EPA Trips On Scandal Ahead of New Regulations

On the heels of an announcement of newly proposed and very stringent carbon emissions standards from the Obama EPA, the agency is embroiled in a scandal that has the potential to rival similar scandals in the IRS and DOJ.

According to a report released to Fox News by the agency’s inspector general, at least eight EPA employees over recent months and years have been either terminated or placed on leave for “cases of alleged serious misconduct”.

In the report, the employees were allowed to remain on paid administrative leave for as long as two years while the cases were being handled internally by the agency, a move that cost taxpayers at least $1 million in salaries to the staff members under investigation.

What’s more, the Office of the Inspector General reports that its investigation into the matter has been met with routine road blocks where EPA officials have ‘stonewalled’ the inspector’s efforts to look further into the allegations, and in at least one case a branch of the agency prevented interviews of agency employees.

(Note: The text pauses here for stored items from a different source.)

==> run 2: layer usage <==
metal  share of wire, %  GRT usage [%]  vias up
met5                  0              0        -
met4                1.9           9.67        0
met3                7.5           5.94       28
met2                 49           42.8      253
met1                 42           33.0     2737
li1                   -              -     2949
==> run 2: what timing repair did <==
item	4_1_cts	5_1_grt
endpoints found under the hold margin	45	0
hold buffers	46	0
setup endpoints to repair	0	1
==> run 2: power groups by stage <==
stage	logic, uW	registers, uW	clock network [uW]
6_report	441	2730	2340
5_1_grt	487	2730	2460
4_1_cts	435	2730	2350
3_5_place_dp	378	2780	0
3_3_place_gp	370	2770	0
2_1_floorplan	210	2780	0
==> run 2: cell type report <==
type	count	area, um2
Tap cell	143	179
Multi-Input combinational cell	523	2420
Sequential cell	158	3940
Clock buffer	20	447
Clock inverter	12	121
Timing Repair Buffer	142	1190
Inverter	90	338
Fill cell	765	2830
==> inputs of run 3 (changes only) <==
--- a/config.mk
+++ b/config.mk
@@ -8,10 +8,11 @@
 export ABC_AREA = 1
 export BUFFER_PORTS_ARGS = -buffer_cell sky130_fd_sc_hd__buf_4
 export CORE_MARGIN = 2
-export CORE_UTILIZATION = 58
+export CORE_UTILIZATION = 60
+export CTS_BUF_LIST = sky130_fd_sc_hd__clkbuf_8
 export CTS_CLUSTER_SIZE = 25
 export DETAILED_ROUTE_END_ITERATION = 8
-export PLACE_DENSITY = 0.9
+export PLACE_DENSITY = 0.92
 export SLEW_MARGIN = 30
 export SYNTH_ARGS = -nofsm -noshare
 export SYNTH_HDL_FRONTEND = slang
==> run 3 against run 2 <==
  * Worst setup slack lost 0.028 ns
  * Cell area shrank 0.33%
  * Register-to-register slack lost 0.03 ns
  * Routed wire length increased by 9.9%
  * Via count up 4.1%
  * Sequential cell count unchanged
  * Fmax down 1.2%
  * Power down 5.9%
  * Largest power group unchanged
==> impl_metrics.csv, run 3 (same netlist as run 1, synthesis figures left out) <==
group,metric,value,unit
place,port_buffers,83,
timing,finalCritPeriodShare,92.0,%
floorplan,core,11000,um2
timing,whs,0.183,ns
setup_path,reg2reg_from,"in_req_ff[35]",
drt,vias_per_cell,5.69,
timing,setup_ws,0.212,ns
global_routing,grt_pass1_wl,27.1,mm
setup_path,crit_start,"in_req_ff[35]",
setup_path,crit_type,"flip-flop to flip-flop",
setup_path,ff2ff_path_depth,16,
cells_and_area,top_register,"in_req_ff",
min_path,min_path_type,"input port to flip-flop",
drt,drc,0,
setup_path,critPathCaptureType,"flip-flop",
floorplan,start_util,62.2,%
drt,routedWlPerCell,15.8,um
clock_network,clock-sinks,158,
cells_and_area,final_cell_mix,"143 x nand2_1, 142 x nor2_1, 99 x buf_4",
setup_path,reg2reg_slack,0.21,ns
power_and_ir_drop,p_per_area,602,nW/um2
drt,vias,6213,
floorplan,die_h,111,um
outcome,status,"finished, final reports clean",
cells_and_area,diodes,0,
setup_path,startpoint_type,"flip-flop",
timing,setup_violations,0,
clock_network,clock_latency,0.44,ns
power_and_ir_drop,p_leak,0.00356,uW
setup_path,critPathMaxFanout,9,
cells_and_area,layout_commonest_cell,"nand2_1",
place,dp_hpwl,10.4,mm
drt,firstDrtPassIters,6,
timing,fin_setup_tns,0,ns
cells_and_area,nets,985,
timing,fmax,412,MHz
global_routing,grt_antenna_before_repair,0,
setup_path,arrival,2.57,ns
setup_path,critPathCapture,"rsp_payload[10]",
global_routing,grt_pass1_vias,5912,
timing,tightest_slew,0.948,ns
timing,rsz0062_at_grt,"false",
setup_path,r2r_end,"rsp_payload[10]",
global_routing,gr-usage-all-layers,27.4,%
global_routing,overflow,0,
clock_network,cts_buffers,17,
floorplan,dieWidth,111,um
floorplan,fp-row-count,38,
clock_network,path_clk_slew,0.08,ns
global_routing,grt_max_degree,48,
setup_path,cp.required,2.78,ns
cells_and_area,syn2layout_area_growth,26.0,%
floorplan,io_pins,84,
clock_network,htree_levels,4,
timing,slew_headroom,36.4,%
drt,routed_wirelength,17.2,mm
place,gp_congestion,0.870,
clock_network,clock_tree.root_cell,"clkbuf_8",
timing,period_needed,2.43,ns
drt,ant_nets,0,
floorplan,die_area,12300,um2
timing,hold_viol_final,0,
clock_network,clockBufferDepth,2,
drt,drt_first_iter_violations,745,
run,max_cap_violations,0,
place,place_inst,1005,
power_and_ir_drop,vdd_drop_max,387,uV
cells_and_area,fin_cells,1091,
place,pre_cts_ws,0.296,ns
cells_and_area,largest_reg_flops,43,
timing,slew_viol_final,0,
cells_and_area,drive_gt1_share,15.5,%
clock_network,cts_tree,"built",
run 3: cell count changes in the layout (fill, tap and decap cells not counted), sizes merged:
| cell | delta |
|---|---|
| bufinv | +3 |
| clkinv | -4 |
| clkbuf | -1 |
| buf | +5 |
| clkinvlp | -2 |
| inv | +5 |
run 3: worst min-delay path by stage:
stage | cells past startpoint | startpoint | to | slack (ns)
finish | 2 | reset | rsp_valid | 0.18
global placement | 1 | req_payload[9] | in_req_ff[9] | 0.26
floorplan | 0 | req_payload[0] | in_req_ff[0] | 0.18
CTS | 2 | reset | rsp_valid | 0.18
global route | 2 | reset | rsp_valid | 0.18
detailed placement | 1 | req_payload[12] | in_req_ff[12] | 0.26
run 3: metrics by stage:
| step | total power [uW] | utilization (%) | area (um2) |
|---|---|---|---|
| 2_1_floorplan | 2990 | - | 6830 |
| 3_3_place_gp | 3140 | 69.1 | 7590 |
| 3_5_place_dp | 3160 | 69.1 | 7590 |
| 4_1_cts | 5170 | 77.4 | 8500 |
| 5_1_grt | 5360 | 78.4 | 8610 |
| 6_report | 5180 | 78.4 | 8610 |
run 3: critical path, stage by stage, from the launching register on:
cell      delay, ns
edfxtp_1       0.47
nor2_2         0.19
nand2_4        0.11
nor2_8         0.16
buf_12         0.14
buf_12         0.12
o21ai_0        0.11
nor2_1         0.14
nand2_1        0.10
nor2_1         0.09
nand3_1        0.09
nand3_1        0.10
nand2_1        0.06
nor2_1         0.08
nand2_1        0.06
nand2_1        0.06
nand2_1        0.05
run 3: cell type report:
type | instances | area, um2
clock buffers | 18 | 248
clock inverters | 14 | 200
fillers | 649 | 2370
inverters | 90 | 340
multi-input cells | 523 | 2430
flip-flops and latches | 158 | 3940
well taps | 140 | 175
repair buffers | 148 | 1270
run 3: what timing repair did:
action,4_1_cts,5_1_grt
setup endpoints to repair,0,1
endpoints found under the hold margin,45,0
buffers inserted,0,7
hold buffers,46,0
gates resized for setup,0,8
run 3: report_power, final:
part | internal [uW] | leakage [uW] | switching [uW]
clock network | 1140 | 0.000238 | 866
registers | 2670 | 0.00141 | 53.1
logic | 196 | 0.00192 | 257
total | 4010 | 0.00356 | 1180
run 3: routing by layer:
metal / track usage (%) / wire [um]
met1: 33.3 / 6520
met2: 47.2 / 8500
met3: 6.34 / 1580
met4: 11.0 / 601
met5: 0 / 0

In a letter signed by 47 inspectors general that details the problem, the stonewalling by the agency is characteristic of a broader epidemic among government agencies that charge them with “serious limitations on access to records” that inhibit the ability of the OIG to hold them accountable to the taxpayers.

The revelation is just another added to the long list of scandals in an Obama era that was supposed to be the ‘honest and transparent‘ in history. With the 2016 election cycle just around the corner, skepticism over the federal government’s role in ordinary Americans’ lives will likely continue to grow.